▶ **GIVEN DATA**

•••

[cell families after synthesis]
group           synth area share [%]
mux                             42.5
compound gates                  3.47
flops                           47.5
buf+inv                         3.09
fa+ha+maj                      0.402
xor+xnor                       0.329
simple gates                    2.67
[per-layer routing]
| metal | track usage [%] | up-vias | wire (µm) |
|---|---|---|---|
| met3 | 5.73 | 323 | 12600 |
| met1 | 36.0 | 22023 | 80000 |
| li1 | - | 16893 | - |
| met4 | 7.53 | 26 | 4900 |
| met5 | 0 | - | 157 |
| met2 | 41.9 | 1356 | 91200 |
--- src/rtl/shift_deserializer_if.sv ---
// Bus bundle for the serial-to-parallel deserializer.
// The master side drives the serial stream and the consumer handshake;
// the slave side (the deserializer) returns the assembled word and status.
interface shift_deserializer_if #(
    parameter int WIDTH = 8
);
    localparam int CW = $clog2(WIDTH);

    logic             e;
    logic             sin;
    logic             sin_valid;
    logic             msb_first;
    logic             out_ready;
    logic             clr_ovr;
    logic [WIDTH-1:0] out;
    logic             out_valid;
    logic             busy;
    logic             overrun;
    logic [CW-1:0]    bit_cnt;

    modport master (
        output e, sin, sin_valid, msb_first, out_ready, clr_ovr,
        input  out, out_valid, busy, overrun, bit_cnt
    );

    modport slave (
        input  e, sin, sin_valid, msb_first, out_ready, clr_ovr,
        output out, out_valid, busy, overrun, bit_cnt
    );
endinterface
--- src/rtl/fifo_rd_pkg.sv ---
// Shared constants for the FIFO read-side output stage.
//
// The output stage holds at most two words, so its occupancy fits in a
// 2-bit code. Every file of the stage imports these encodings so that the
// buffer logic and anything observing it agree on one set of values.
package fifo_rd_pkg;

   localparam int OCC_W = 2;

   localparam logic [OCC_W-1:0] EMPTY = 2'd0;
   localparam logic [OCC_W-1:0] ONE   = 2'd1;
   localparam logic [OCC_W-1:0] TWO   = 2'd2;

endpackage

--- src/rtl/fifo_rd_stream_sat_counter.sv ---
// Module sat_counter: a generic statistics counter.
//
// Ports:
//   clk   - clock
//   rst   - synchronous active-high reset, clears the count
//   clr   - synchronous clear, same effect as rst but driven by logic
//   inc   - add one to the count at this clock edge
//   count - current count (registered)
//
// SATURATE=1 makes the counter stick at all-ones. SATURATE=0 lets it wrap
// back to zero after all-ones.
module sat_counter #(
   parameter int WIDTH    = 16,
   parameter bit SATURATE = 1'b0
) (
   input  logic             clk,
   input  logic             rst,
   input  logic             clr,
   input  logic             inc,
   output logic [WIDTH-1:0] count
);

   logic [WIDTH-1:0] count_q;
   logic [WIDTH-1:0] count_d;

   // Next count. The increment is suppressed only when saturating and
   // already at the top value; the wrapping variant simply overflows.
   always_comb begin
      count_d = count_q;
      if (clr) begin
         count_d = '0;
      end else if (inc && !(SATURATE && (&count_q))) begin
         count_d = count_q + WIDTH'(1);
      end
   end

   // Count register with synchronous reset.
   always_ff @(posedge clk) begin
      if (rst) begin
         count_q <= '0;
      end else begin
         count_q <= count_d;
      end
   end

   assign count = count_q;

endmodule

--- src/rtl/fifo_rd_stream.sv ---
// Read-side output stage for the async FIFO, in the read clock domain.
//
// Takes the FIFO's first-word-fall-through port and turns it into a
// registered valid/ready stream. A two-entry buffer (head + skid) means the
// FIFO pop never has to look at downstream ready in the same cycle.
//
// Ports:
//   i_clk, i_rst   - read clock, synchronous active-high reset
//   i_fifo_empty   - FIFO empty flag
//   i_fifo_data    - FIFO head word, valid while i_fifo_empty=0
//   o_fifo_rinc    - pops the FIFO head at this clock edge
//   i_flush        - discard everything buffered here
//   o_valid/o_data - output stream word (registered)
//   i_ready        - downstream accepts o_data when o_valid=1
//   o_pop_cnt      - accepted transfers, wrapping
//   o_stall_cnt    - cycles with o_valid=1 and i_ready=0, saturating
module fifo_rd_stream
   import fifo_rd_pkg::*;
#(
   parameter int WIDTH = 8,
   parameter int CNT_W = 16
) (
   input  logic             i_clk,
   input  logic             i_rst,
   input  logic             i_fifo_empty,
   input  logic [WIDTH-1:0] i_fifo_data,
   output logic             o_fifo_rinc,
   input  logic             i_flush,
   output logic             o_valid,
   output logic [WIDTH-1:0] o_data,
   input  logic             i_ready,
   output logic [CNT_W-1:0] o_pop_cnt,
   output logic [CNT_W-1:0] o_stall_cnt
);

   logic [OCC_W-1:0] cnt_q, cnt_d;
   logic [WIDTH-1:0] head_q, head_d;
   logic [WIDTH-1:0] skid_q, skid_d;
   logic             push;
   logic             pop;
   logic             stall;

   // The pop request looks only at registered occupancy and the FIFO flag,
   // never at i_ready, so there is no combinational ready-to-rinc path.
   // With one free slot we can always absorb a new word even if downstream
   // stops accepting in the same cycle.
   always_comb begin
      push  = !i_rst && !i_flush && !i_fifo_empty && (cnt_q != TWO);
      pop   = (cnt_q != EMPTY) && i_ready;
      stall = (cnt_q != EMPTY) && !i_ready;
   end

   // Occupancy and data movement. The skid slot only fills when the head is
   // stuck, so it always holds an older word than the current FIFO head and
   // is moved into head before anything new is taken.
   always_comb begin
      cnt_d  = cnt_q;
      head_d = head_q;
      skid_d = skid_q;
      if (i_flush) begin
         cnt_d = EMPTY;
      end else begin
         case (cnt_q)
            EMPTY: begin
               if (push) begin
                  cnt_d  = ONE;
                  head_d = i_fifo_data;
               end
            end
            ONE: begin
               if (push && pop) begin
                  head_d = i_fifo_data;
               end else if (push) begin
                  cnt_d  = TWO;
                  skid_d = i_fifo_data;
               end else if (pop) begin
                  cnt_d = EMPTY;
               end
            end
            TWO: begin
               if (pop) begin
                  cnt_d  = ONE;
                  head_d = skid_q;
               end
            end
            default: begin
               cnt_d = EMPTY;
            end
         endcase
      end
   end

   // Buffer registers. Reset drops anything held here; words still in the
   // FIFO are untouched because push is forced low during reset.
   always_ff @(posedge i_clk) begin
      if (i_rst) begin
         cnt_q  <= EMPTY;
         head_q <= '0;
         skid_q <= '0;
      end else begin
         cnt_q  <= cnt_d;
         head_q <= head_d;
         skid_q <= skid_d;
      end
   end

   assign o_fifo_rinc = push;
   assign o_valid     = (cnt_q != EMPTY);
   assign o_data      = head_q;

   // Statistics run off the stream handshake only, so a flush does not
   // disturb them and a pop in the flush cycle is still counted.
   sat_counter #(
      .WIDTH   (CNT_W),
      .SATURATE(1'b0)
   ) u_pop_cnt (
      .clk  (i_clk),
      .rst  (i_rst),
      .clr  (1'b0),
      .inc  (pop),
      .count(o_pop_cnt)
   );

   sat_counter #(
      .WIDTH   (CNT_W),
      .SATURATE(1'b1)
   ) u_stall_cnt (
      .clk  (i_clk),
      .rst  (i_rst),
      .clr  (1'b0),
      .inc  (stall),
      .count(o_stall_cnt)
   );

endmodule
[src/rtl/fp_pkg.sv]
// Shared fp24 definitions: format constants, op codes, operand classes and
// the pre-rounded operand record passed from the round stage to the packer.
package fp_pkg;

    localparam int FP24_W     = 24;
    localparam int FP24_EXP_W = 8;
    localparam int FP24_MAN_W = 15;

    localparam logic [FP24_EXP_W-1:0] FP24_EXP_MAX  = 8'hFF;
    localparam logic [FP24_MAN_W-1:0] FP24_QNAN_MAN = 15'h4000;

    // Op codes of the downstream unit; bit 2 turns ADD into SUB.
    typedef enum logic [1:0] {
        OP_ADD = 2'd0,
        OP_MAX = 2'd1,
        OP_MIN = 2'd2
    } fp_op_t;

    localparam int OP_SUB_BIT = 2;

    // ZERO also covers binary32 denormals, which are flushed.
    typedef enum logic [1:0] {
        ZERO = 2'd0,
        NORM = 2'd1,
        INF  = 2'd2,
        NAN  = 2'd3
    } fp_class_t;

    // Operand after mantissa rounding, before exponent carry handling.
    typedef struct packed {
        logic                  s;
        logic [FP24_EXP_W-1:0] e;
        logic [16:0]           sum17;
        fp_class_t             cls;
        logic                  inexact;
    } fp24_pre_t;

    // Packed fp24 operand plus its overflow flag.
    typedef struct packed {
        logic [FP24_W-1:0] f;
        logic              overflow;
    } fp24_res_t;

endpackage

•••

▶ **TO DO**
Search term "slot": return each line of the data that contains it.

▶ **ANSWER TO THIS TASK**
   // With one free slot we can always absorb a new word even if downstream
   // Occupancy and data movement. The skid slot only fills when the head is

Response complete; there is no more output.